Your objective
Write out exactly the lines of the entries below, from the first through the line containing "Timing Repair Buffer", and nothing beyond them.
════
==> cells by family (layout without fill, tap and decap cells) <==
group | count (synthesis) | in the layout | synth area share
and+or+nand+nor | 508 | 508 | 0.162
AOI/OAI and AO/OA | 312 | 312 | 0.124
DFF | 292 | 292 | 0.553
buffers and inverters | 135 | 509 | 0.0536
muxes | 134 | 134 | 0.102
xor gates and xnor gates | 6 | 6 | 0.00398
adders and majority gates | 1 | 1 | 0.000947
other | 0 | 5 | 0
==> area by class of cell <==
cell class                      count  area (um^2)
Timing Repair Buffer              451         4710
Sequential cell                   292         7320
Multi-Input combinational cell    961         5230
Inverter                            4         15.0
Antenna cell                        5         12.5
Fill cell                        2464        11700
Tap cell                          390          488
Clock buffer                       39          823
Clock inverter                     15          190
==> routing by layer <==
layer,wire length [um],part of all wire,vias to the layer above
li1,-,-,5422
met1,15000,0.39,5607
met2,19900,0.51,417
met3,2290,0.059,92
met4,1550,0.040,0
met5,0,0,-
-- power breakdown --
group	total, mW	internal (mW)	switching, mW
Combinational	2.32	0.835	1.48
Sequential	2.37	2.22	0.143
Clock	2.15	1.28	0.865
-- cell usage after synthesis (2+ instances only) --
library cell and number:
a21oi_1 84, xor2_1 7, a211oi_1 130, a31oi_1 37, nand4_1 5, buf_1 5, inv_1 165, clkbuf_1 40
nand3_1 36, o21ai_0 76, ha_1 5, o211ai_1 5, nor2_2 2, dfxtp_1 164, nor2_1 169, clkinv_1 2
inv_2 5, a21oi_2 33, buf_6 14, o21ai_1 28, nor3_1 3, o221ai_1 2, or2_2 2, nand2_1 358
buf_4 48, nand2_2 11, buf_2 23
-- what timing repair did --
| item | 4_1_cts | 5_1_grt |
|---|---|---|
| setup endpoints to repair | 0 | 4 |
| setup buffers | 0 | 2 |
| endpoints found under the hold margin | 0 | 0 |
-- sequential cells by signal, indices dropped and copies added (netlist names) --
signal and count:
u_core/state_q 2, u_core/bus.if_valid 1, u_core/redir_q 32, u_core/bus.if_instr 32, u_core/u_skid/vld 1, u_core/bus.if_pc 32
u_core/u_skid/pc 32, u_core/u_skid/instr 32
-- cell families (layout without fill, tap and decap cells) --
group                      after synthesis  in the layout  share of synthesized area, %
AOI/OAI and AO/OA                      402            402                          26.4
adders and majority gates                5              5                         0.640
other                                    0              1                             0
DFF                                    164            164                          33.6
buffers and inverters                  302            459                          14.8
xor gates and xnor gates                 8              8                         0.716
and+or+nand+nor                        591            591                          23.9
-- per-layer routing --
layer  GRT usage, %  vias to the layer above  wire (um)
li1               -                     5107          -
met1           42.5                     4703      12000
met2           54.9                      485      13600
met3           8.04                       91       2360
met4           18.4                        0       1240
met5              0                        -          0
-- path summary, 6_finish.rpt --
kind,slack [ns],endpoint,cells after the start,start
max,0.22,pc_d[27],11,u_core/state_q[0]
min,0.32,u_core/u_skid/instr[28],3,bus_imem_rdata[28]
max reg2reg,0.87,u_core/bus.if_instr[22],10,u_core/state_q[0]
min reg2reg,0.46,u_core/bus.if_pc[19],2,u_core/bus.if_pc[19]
════
Your response
==> cells by family (layout without fill, tap and decap cells) <==
group | count (synthesis) | in the layout | synth area share
and+or+nand+nor | 508 | 508 | 0.162
AOI/OAI and AO/OA | 312 | 312 | 0.124
DFF | 292 | 292 | 0.553
buffers and inverters | 135 | 509 | 0.0536
muxes | 134 | 134 | 0.102
xor gates and xnor gates | 6 | 6 | 0.00398
adders and majority gates | 1 | 1 | 0.000947
other | 0 | 5 | 0
==> area by class of cell <==
cell class                      count  area (um^2)
Timing Repair Buffer              451         4710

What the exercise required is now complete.